Painting by Edgar Degas

The Ballet Class (French: La Classe de danse) is an oil painting on canvas created between 1874 and 1876 by the French artist Edgar Degas. The painting depicts a group of ballet dancers at the end of a lesson, led by ballet master Jules Perrot. Known for portraying dancers, Degas captured the grace and the rigorous nature of ballet as a profession. The Ballet Class is housed in the Musée d'Orsay, Paris, France. It was commissioned by the composer Jean-Baptiste Faure. The Ballet Class closely resembles The Dance Class, also painted by Degas in 1874.

== Subject matter ==
The Ballet Class depicts a silver-haired teacher, Jules Perrot, at the center giving private lessons to young dancers in the Hôtel de Choiseul. According to the American art critic Richard Mühlberger, Perrot's critical expression suggests the Realism and lifelike quality of the artwork. Perrot, the teacher, is staring at the dancing ballerina in the center of the composition. Perrot is also gesturing to a ballerina behind him.

The dancers are arranged in a loose, connected line around the room and the teacher. Some of the dancers are sitting and others are standing. Some dancers watch the star pupil dance while others talk to one another or play with their dresses. The dancers' bare backs, chests, arms, legs, shoulder blades, and exposed cleavage all emphasize nudity. According to Carol Armstrong, an American art historian, the black neckbands the dancers wear highlight the whiteness and "nakedness" of the dancers.
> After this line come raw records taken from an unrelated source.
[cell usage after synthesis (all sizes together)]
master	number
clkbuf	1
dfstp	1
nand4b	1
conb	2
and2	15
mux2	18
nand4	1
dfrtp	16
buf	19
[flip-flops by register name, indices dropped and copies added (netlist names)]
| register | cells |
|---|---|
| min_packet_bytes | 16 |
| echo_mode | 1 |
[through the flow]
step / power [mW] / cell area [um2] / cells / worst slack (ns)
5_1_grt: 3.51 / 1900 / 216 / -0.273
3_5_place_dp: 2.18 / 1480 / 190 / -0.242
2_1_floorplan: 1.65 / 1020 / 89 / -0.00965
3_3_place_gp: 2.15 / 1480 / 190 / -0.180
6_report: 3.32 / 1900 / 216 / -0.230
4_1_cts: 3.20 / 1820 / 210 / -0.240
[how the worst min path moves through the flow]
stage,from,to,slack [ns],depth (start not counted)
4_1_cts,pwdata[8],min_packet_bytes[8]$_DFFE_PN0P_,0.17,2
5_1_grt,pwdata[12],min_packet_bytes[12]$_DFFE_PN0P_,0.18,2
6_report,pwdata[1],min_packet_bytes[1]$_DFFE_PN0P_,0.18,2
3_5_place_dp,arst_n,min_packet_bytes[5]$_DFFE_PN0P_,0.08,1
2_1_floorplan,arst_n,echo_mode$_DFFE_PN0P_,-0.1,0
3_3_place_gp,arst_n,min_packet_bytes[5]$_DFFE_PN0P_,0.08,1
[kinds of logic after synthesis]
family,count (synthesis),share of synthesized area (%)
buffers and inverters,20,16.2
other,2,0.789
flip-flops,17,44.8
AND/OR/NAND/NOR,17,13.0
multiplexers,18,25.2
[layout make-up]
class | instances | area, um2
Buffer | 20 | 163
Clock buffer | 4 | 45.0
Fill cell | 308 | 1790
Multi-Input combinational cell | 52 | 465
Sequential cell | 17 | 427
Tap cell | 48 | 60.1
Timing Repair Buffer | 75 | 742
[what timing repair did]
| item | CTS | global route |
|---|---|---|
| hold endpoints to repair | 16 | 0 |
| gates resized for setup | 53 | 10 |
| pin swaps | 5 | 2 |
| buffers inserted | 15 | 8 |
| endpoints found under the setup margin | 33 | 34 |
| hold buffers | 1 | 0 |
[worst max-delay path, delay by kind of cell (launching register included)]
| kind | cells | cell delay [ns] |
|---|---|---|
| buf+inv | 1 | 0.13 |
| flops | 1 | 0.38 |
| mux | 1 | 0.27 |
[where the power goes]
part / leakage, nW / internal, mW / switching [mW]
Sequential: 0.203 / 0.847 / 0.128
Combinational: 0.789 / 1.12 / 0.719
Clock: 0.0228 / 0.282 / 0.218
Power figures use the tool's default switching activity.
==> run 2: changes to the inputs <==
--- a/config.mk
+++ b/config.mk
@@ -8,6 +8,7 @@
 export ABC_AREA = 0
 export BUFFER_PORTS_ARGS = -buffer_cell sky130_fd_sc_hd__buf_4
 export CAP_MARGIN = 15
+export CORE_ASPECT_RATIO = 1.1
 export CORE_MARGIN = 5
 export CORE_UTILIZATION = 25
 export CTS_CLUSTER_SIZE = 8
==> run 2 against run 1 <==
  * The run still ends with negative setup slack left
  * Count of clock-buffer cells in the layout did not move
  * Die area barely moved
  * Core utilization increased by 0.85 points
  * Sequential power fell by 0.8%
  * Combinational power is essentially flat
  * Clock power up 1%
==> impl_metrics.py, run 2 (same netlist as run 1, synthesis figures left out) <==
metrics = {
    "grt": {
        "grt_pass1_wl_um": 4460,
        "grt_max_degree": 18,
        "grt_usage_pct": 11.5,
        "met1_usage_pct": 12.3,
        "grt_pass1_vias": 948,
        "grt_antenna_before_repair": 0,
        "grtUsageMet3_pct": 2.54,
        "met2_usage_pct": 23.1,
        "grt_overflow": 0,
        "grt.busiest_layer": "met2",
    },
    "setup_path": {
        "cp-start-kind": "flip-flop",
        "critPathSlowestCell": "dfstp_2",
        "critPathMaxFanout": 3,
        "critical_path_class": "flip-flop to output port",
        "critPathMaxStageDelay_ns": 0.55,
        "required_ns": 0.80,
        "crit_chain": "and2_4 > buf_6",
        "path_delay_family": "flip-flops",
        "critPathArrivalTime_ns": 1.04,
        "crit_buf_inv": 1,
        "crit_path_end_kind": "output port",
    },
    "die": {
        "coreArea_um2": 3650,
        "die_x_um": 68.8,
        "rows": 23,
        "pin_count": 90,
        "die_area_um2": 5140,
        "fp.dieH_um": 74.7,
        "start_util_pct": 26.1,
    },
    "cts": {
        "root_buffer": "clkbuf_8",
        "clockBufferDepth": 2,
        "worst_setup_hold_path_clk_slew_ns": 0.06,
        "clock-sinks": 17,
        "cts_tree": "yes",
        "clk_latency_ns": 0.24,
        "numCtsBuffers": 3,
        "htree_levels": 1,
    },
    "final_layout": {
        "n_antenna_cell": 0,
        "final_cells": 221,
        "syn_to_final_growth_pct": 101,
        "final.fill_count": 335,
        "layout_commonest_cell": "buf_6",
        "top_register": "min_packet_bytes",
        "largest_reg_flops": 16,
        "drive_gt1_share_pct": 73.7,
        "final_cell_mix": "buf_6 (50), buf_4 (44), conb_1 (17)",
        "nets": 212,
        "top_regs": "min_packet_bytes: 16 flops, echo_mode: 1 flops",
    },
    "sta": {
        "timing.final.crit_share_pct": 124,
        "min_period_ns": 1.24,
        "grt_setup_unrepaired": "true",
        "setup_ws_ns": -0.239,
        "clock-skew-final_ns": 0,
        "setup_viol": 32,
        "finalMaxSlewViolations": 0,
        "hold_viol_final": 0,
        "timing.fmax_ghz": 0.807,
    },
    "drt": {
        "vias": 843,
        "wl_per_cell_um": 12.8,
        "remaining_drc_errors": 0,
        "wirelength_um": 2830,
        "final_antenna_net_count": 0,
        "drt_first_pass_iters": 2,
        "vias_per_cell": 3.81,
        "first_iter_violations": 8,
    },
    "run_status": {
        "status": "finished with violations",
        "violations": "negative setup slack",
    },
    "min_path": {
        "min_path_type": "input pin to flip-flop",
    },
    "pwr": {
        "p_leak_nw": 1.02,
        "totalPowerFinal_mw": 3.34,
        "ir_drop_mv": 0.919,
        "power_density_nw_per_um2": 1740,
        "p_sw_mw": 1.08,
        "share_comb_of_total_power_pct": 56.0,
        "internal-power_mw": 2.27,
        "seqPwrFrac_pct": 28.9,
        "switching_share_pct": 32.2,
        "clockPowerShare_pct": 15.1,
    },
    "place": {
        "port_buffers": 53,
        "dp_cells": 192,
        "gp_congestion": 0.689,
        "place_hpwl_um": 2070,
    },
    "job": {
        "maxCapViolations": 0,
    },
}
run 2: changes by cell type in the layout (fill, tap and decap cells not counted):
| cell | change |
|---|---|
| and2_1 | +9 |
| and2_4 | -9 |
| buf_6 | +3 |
Additional details include the “stage mothers” watching over their children from the back wall, a can of water for dampening the dust on the floor, a little dog, and a girl sitting on the left, stretching her back. Lillian Schacherl claims that all of these details suggest that this painting was carefully calculated and created in Degas's studio based on preliminary sketches.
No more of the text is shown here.